IF YOU DO NOT WISH TO HAVE THIS MOVIE SPOILED FOR YOU, PLEASE FEEL FREE TO COME BACK TO THIS ARTICLE ONCE YOU’VE SEEN THE MOVIE
Before we begin, let me admit to four different things:
- I enjoy superhero movies
- I did not read comic books growing up
- I am not a film critic
- I did not read or watch any reviews before writing this piece
Knowing that this is my lens should help explain my reaction to this and other superhero movies. Also, this will be more of a broad overview; for actual story points, go see the movie.
In recent weeks, I have tried going into movies as green as possible; that is, trying to go in without knowing much about the movie or having seen any trailers. This decision came after seeing the first two trailers for Logan, and I must say that the first, with the Johnny Cash “Hurt” music overlay, was possibly the best trailer I’ve seen and and showed where the movie would be heading very well. Additionally, having heard online about the “Old Man Logan” storyline and the possibilities for where the story could go (and with the announcement that this was Hugh Jackman’s last time playing Wolverine), I had a general sense of how the story would conclude.
This was the darkest, grittiest, most violent superhero movie I think I’ve seen. I don’t think the Dark Knight trilogy, which formerly held those distinctions, can compete with this movie. All three of the characteristics are increased in Logan due to the presence and participation of a child. Even with the large amount of violence, much of it is justified in its service to the story.
Without rehashing the story too much:
No new mutants have been born in decades, and most have died off. Wolverine is still alive but sick, Professor X is alive but also sick, and a third mutant (Caliban) is in their party. The party discovers a mutant child near the U.S./Mexico border fleeing a company who has been genetically engineering mutants to turn into soldiers.
The violence in the movie is not used in support of violence; instead, it is used to show the problems with violence and the system being created by the company. I don’t dismiss the violence offhand – there was a lot. However, this movie showed how violence, as well as the dark theme and gritty composition, can turn a superhero movie into a great movie through a great story.
In all movies, story is the key to making a great movie. Effects, camerawork, acting, and any other number of factors go into the process, but a great movie needs a great story. Marvel, through the Marvel Cinematic Universe (MCU) has (for the most part) understood this in the creation of their movies, taking the time and multiple movies to develop storylines and a wider world. DC, through the DC Extended Universe (DCEU) has seemingly felt the need to catch up to the MCU’s progress, flying through three movies (Man of Steel, Batman v. Superman, and Suicide Squad) using much darker and grittier filmmaking, but lacking the depth of story.

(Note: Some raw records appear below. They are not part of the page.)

**src/led_dim_pkg.sv**
```systemverilog
/*
 * Shared constants and types of the LED dimming control core, plus the
 * colour-channel pulse-width modulator that the top module instantiates.
 * Assumes a single free-running reference clock standing in for the
 * charge-pump oscillator, and an active-low asynchronous reset.
 */

// ****************************************************************
// package
// ****************************************************************
package led_dim_pkg;
	localparam logic [6:0] BUS_ADDR = 7'h1b;
	localparam int PWM_SLOT_CYCLES = 16;
	localparam int PWM_SLOTS = 15;
	localparam int PWM_PERIOD = PWM_SLOT_CYCLES * PWM_SLOTS;
	localparam logic [3:0] BYTE_BITS = 4'h8;
	localparam logic [1:0] LAST_DATA_BYTE = 2'h2;
	localparam int NUM_COLOURS = 3;
	// plain register port map
	localparam logic [1:0] REG_CMD = 2'h0;
	localparam logic [1:0] REG_STATUS = 2'h1;
	localparam logic [23:0] CMD_RESET = 24'h000000;
	// status field positions
	localparam int STAT_STATE_LSB = 0;
	localparam int STAT_GATE_BIT = 4;
	localparam int STAT_HOLD_BIT = 5;

	// command latch layout, first data byte in the top bits
	typedef struct packed {
		logic [3:0] red;
		logic [3:0] green;
		logic [3:0] blue;
		logic spare_bit;
		logic spare_two_to_sub;
		logic spare_one_to_sub;
		logic gate_to_sub;
		logic [3:0] main_code;
		logic [3:0] sub_code;
	} cmd_s;

	// one white current-source group: enable plus brightness code
	typedef struct packed {
		logic en;
		logic [3:0] code;
	} white_s;

	typedef enum logic [2:0] {
		ST_IDLE = 3'b000,
		ST_ADDR = 3'b001,
		ST_AACK = 3'b010,
		ST_DATA = 3'b011,
		ST_DACK = 3'b100,
		ST_SKIP = 3'b101
	} i2c_state_e;
endpackage : led_dim_pkg

// ****************************************************************
// colour pwm
// ****************************************************************
`timescale 1ns/1ps
`default_nettype none

module colour_pwm (
	input wire logic i_ref_clk, // oscillator clock
	input wire logic i_rst_n, // async reset, active low
	input wire logic [11:0] i_codes, // red, green, blue duty codes
	input wire logic i_en, // colour display lit
	output logic [2:0] o_pwm // red, green, blue outputs
);
	logic [3:0] cyc_r;
	logic [3:0] cyc_nxt;
	logic [3:0] slot_r;
	logic [3:0] slot_nxt;
	logic [2:0] pwm_nxt;

	always_comb
	begin
		cyc_nxt = cyc_r + 4'h1;
		slot_nxt = slot_r;
		if (cyc_r == 4'(led_dim_pkg::PWM_SLOT_CYCLES - 1))
		begin
			slot_nxt = (slot_r == 4'(led_dim_pkg::PWM_SLOTS - 1)) ? 4'h0 : slot_r + 4'h1;
		end
	end

	genvar g;
	generate
		for (g = 0; g < led_dim_pkg::NUM_COLOURS; g++)
		begin : g_ch
			// code 15 covers all fifteen slots, code 0 none
			always_comb
			begin
				pwm_nxt[g] = i_en && (slot_r < i_codes[g*4 +: 4]);
			end
		end
	endgenerate

	always_ff @(posedge i_ref_clk or negedge i_rst_n)
	begin
		if (!i_rst_n)
		begin
			cyc_r <= 4'h0;
			slot_r <= 4'h0;
			o_pwm <= 3'h0;
		end
		else
		begin
			cyc_r <= cyc_nxt;
			slot_r <= slot_nxt;
			o_pwm <= pwm_nxt;
		end
	end
endmodule : colour_pwm

`default_nettype wire

```
**src/led_dimming_control.sv**
```systemverilog
/*
 * Top of the LED dimming control core: write-only two-wire serial slave,
 * holding and command latches, display gating, white-source codes and the
 * colour pwm. A small plain register port gives direct access too.
 * Assumes serial pins and the gate pin are asynchronous to i_ref_clk and
 * that the serial clock is far slower than i_ref_clk.
 */
// The implementer's own choices: the address map and the strobed register port.
`timescale 1ns/1ps
`default_nettype none

module led_dimming_control (
	input wire logic i_ref_clk, // oscillator clock, 25 mhz
	input wire logic i_rst_n, // async reset, active low
	input wire logic i_scl, // serial clock pin
	input wire logic i_sda_i, // serial data pin level
	output logic o_sda_o, // serial data drive value
	output logic o_sda_oe, // serial data drive enable, high pulls low
	input wire logic i_display_gate_pin, // display gate pin
	input wire logic [1:0] i_addr, // register index
	input wire logic [31:0] i_wdata, // register write data
	input wire logic i_wr, // register write strobe
	input wire logic i_rd, // register read strobe
	output logic [31:0] o_rdata, // read data, cycle after i_rd
	output logic o_red, // red pwm enable
	output logic o_green, // green pwm enable
	output logic o_blue, // blue pwm enable
	output led_dim_pkg::white_s o_main, // main display source
	output led_dim_pkg::white_s o_sub, // sub display source
	output led_dim_pkg::white_s o_spare_output_one, // first spare source
	output led_dim_pkg::white_s o_spare_output_two // second spare source
);
	// ****************************************************************
	// pin synchronisers
	// ****************************************************************
	// bit 0 scl, bit 1 sda, bit 2 gate pin
	logic [2:0] pins;
	logic [2:0] s1_r;
	logic [2:0] s2_r;
	logic [2:0] s3_r;
	logic [2:0] filt_r;
	logic [2:0] filt_nxt;
	logic [2:0] prev_r;

	assign pins = {i_display_gate_pin, i_sda_i, i_scl};

	genvar p;
	generate
		for (p = 0; p < 3; p++)
		begin : g_pin
			// a change only counts once the second and third stages agree
			always_comb
			begin
				filt_nxt[p] = (s2_r[p] == s3_r[p]) ? s3_r[p] : filt_r[p];
			end
		end
	endgenerate

	// idle bus is high, so reset the serial stages high to avoid false edges
	always_ff @(posedge i_ref_clk or negedge i_rst_n)
	begin
		if (!i_rst_n)
		begin
			s1_r <= 3'h3;
			s2_r <= 3'h3;
			s3_r <= 3'h3;
			filt_r <= 3'h3;
			prev_r <= 3'h3;
		end
		else
		begin
			s1_r <= pins;
			s2_r <= s1_r;
			s3_r <= s2_r;
			filt_r <= filt_nxt;
			prev_r <= filt_r;
		end
	end

	// ****************************************************************
	// bus condition decode
	// ****************************************************************
	logic scl_rise;
	logic scl_fall;
	logic bus_start;
	logic bus_stop;
	logic gate_lvl;

	assign scl_rise = filt_r[0] && !prev_r[0];
	assign scl_fall = !filt_r[0] && prev_r[0];
	assign bus_start = filt_r[0] && prev_r[0] && prev_r[1] && !filt_r[1];
	assign bus_stop = filt_r[0] && prev_r[0] && !prev_r[1] && filt_r[1];
	assign gate_lvl = filt_r[2];

	// ****************************************************************
	// serial slave
	// ****************************************************************
	led_dim_pkg::i2c_state_e state_r;
	led_dim_pkg::i2c_state_e state_nxt;
	logic [3:0] bits_r;
	logic [3:0] bits_nxt;
	logic [7:0] shift_r;
	logic [7:0] shift_nxt;
	logic [1:0] idx_r;
	logic [1:0] idx_nxt;
	logic [15:0] stage_r;
	logic [15:0] stage_nxt;
	logic [23:0] hold_r;
	logic [23:0] hold_nxt;
	logic complete_r;
	logic complete_nxt;
	logic oe_r;
	logic oe_nxt;
	logic load_cmd;

	always_comb
	begin
		state_nxt = state_r;
		bits_nxt = bits_r;
		shift_nxt = shift_r;
		idx_nxt = idx_r;
		stage_nxt = stage_r;
		hold_nxt = hold_r;
		complete_nxt = complete_r;
		oe_nxt = oe_r;
		load_cmd = 1'b0;
		if (bus_start)
		begin
			// start and repeated start both restart address reception
			state_nxt = led_dim_pkg::ST_ADDR;
			bits_nxt = 4'h0;
			oe_nxt = 1'b0;
		end
		else if (bus_stop)
		begin
			// a stop with no finished set behind it changes nothing
			load_cmd = complete_r;
			complete_nxt = 1'b0;
			state_nxt = led_dim_pkg::ST_IDLE;
			oe_nxt = 1'b0;
		end
		else
		begin
			case (state_r)
				led_dim_pkg::ST_ADDR, led_dim_pkg::ST_DATA:
				begin
					if (scl_rise)
					begin
						shift_nxt = {shift_r[6:0], filt_r[1]};
						bits_nxt = bits_r + 4'h1;
					end
					else if (scl_fall && bits_r == led_dim_pkg::BYTE_BITS)
					begin
						if (state_r == led_dim_pkg::ST_ADDR)
						begin
							if (shift_r == {led_dim_pkg::BUS_ADDR, 1'b0})
							begin
								oe_nxt = 1'b1;
								idx_nxt = 2'h0;
								// once addressed, a stop before the third byte is ignored
								complete_nxt = 1'b0;
								state_nxt = led_dim_pkg::ST_AACK;
							end
							else
							begin
								state_nxt = led_dim_pkg::ST_SKIP;
							end
						end
						else
						begin
							oe_nxt = 1'b1;
							state_nxt = led_dim_pkg::ST_DACK;
							if (idx_r == led_dim_pkg::LAST_DATA_BYTE)
							begin
								hold_nxt = {stage_r, shift_r};
								complete_nxt = 1'b1;
							end
							else
							begin
								stage_nxt = {stage_r[7:0], shift_r};
							end
						end
					end
				end
				led_dim_pkg::ST_AACK:
				begin
					if (scl_fall)
					begin
						oe_nxt = 1'b0;
						bits_nxt = 4'h0;
						state_nxt = led_dim_pkg::ST_DATA;
					end
				end
				led_dim_pkg::ST_DACK:
				begin
					if (scl_fall)
					begin
						oe_nxt = 1'b0;
						bits_nxt = 4'h0;
						if (idx_r == led_dim_pkg::LAST_DATA_BYTE)
						begin
							// extra bytes beyond the third are left unacknowledged
							state_nxt = led_dim_pkg::ST_SKIP;
						end
						else
						begin
							idx_nxt = idx_r + 2'h1;
							state_nxt = led_dim_pkg::ST_DATA;
						end
					end
				end
				led_dim_pkg::ST_IDLE, led_dim_pkg::ST_SKIP:
				begin
					oe_nxt = 1'b0;
				end
				default:
				begin
					oe_nxt = 1'b0;
					state_nxt = led_dim_pkg::ST_IDLE;
				end
			endcase
		end
	end

	always_ff @(posedge i_ref_clk or negedge i_rst_n)
	begin
		if (!i_rst_n)
		begin
			state_r <= led_dim_pkg::ST_IDLE;
			bits_r <= 4'h0;
			shift_r <= 8'h00;
			idx_r <= 2'h0;
			stage_r <= 16'h0000;
			hold_r <= led_dim_pkg::CMD_RESET;
			complete_r <= 1'b0;
			oe_r <= 1'b0;
		end
		else
		begin
			state_r <= state_nxt;
			bits_r <= bits_nxt;
			shift_r <= shift_nxt;
			idx_r <= idx_nxt;
			stage_r <= stage_nxt;
			hold_r <= hold_nxt;
			complete_r <= complete_nxt;
			oe_r <= oe_nxt;
		end
	end

	// ****************************************************************
	// command latch and register port
	// ****************************************************************
	led_dim_pkg::cmd_s cmd_r;
	led_dim_pkg::cmd_s cmd_nxt;
	logic [31:0] rdata_nxt;

	always_comb
	begin
		cmd_nxt = cmd_r;
		// a direct register write takes precedence over a stop in the same cycle
		if (i_wr && i_addr == led_dim_pkg::REG_CMD)
		begin
			cmd_nxt = led_dim_pkg::cmd_s'(i_wdata[23:0]);
		end
		else if (load_cmd)
		begin
			cmd_nxt = led_dim_pkg::cmd_s'(hold_r);
		end
		rdata_nxt = 32'h00000000;
		if (i_rd)
		begin
			case (i_addr)
				led_dim_pkg::REG_CMD:
				begin
					rdata_nxt = {8'h00, cmd_r};
				end
				led_dim_pkg::REG_STATUS:
				begin
					rdata_nxt[led_dim_pkg::STAT_STATE_LSB +: 3] = state_r;
					rdata_nxt[led_dim_pkg::STAT_GATE_BIT] = gate_lvl;
					rdata_nxt[led_dim_pkg::STAT_HOLD_BIT] = complete_r;
				end
				default:
				begin
					rdata_nxt = 32'h00000000;
				end
			endcase
		end
	end

	// ****************************************************************
	// display gating and white sources
	// ****************************************************************
	logic rgb_lit;
	logic sub_lit;
	led_dim_pkg::white_s main_nxt;
	led_dim_pkg::white_s sub_nxt;
	led_dim_pkg::white_s one_nxt;
	led_dim_pkg::white_s two_nxt;

	// the gate pin only acts on the display it is steered to
	assign rgb_lit = cmd_r.gate_to_sub || gate_lvl;
	assign sub_lit = !cmd_r.gate_to_sub || gate_lvl;

	always_comb
	begin
		// code zero is shutdown; level scaling itself is in the analogue sources
		main_nxt.code = cmd_r.main_code;
		main_nxt.en = cmd_r.main_code != 4'h0;
		sub_nxt.code = sub_lit ? cmd_r.sub_code : 4'h0;
		sub_nxt.en = sub_lit && cmd_r.sub_code != 4'h0;
		one_nxt = cmd_r.spare_one_to_sub ? sub_nxt : main_nxt;
		two_nxt = cmd_r.spare_two_to_sub ? sub_nxt : main_nxt;
	end

	always_ff @(posedge i_ref_clk or negedge i_rst_n)
	begin
		if (!i_rst_n)
		begin
			cmd_r <= led_dim_pkg::cmd_s'(led_dim_pkg::CMD_RESET);
			o_rdata <= 32'h00000000;
			o_main <= '0;
			o_sub <= '0;
			o_spare_output_one <= '0;
			o_spare_output_two <= '0;
			o_sda_o <= 1'b0;
			o_sda_oe <= 1'b0;
		end
		else
		begin
			cmd_r <= cmd_nxt;
			o_rdata <= rdata_nxt;
			o_main <= main_nxt;
			o_sub <= sub_nxt;
			o_spare_output_one <= one_nxt;
			o_spare_output_two <= two_nxt;
			// open drain: drive value is always low, only the enable moves
			o_sda_o <= 1'b0;
			o_sda_oe <= oe_r;
		end
	end

	// ****************************************************************
	// colour channels
	// ****************************************************************
	logic [2:0] pwm;

	colour_pwm u_colour_pwm (
		.i_ref_clk(i_ref_clk),
		.i_rst_n(i_rst_n),
		.i_codes({cmd_r.blue, cmd_r.green, cmd_r.red}),
		.i_en(rgb_lit),
		.o_pwm(pwm)
	);

	assign o_red = pwm[0];
	assign o_green = pwm[1];
	assign o_blue = pwm[2];
endmodule : led_dimming_control

`default_nettype wire

```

X-Men is a Marvel franchise, but the rights are owned by Fox, so it stands outside of the MCU. Logan is a movie that I (unfortunately) believe could not have been made in the MCU. Understandably, Marvel has chosen not to temper the amount of violence in their movies, which at times can lead to a felt lack of reality. This may seem a silly statement to be made about a superhero movie, but if the intention is to make it seem like this is what the world would look like if these things were possible, then playing to reality should be a component of the storytelling.
For Logan, we have seen throughout the X-Men movies that he is a character who continues to play the reluctant hero, haunted by many demons from his incredibly long life, who reacts as one could expect when it seems that there is no hope in the world while his is, for the first time, experiencing what it feels like to actually die. The grit and violence and darkness are not unexpected in the story because he is lost, in pain, seemingly without true purpose, and suddenly forced into a situation where he is once again playing the reluctant hero. The same characteristics are not unexpected from the other forces in the movie because of their intended use of genetically engineered mutants and their desire to keep that secret a secret.
This story doesn’t seek grit or darkness or violence for their own ends, they tell a story where it makes sense for those elements to appear. Being willing to incorporate those elements led to a much truer story with much more depth that didn’t need to be verbalized – it could be felt.
The depth that was created in Logan is what has been missing from superhero movies. In the DCEU, movies have gone more to service spectacle than to storytelling – a move they can get away with because they will continue to be able to sell tickets. Marvel has done a better job of storytelling, but at times the avoidance of much darker material has led to missed opportunities to explore deeper storylines and kept many of the movies from being great movie instead of just being great superhero movies.
The story in Logan has holes, some of which may be due to my lack of knowledge about the X-Men comics or from not having seen all of the X-Men movies. The point here was in taking a chance (in a similar but in no way the same way as Deadpool did) and making decisions in an attempt to make a great movie. Hopefully, as superhero movies continue to progress, it will not take the departure of a character or an actor to take the risks to make a great movie (and ultimately see those risks paid off).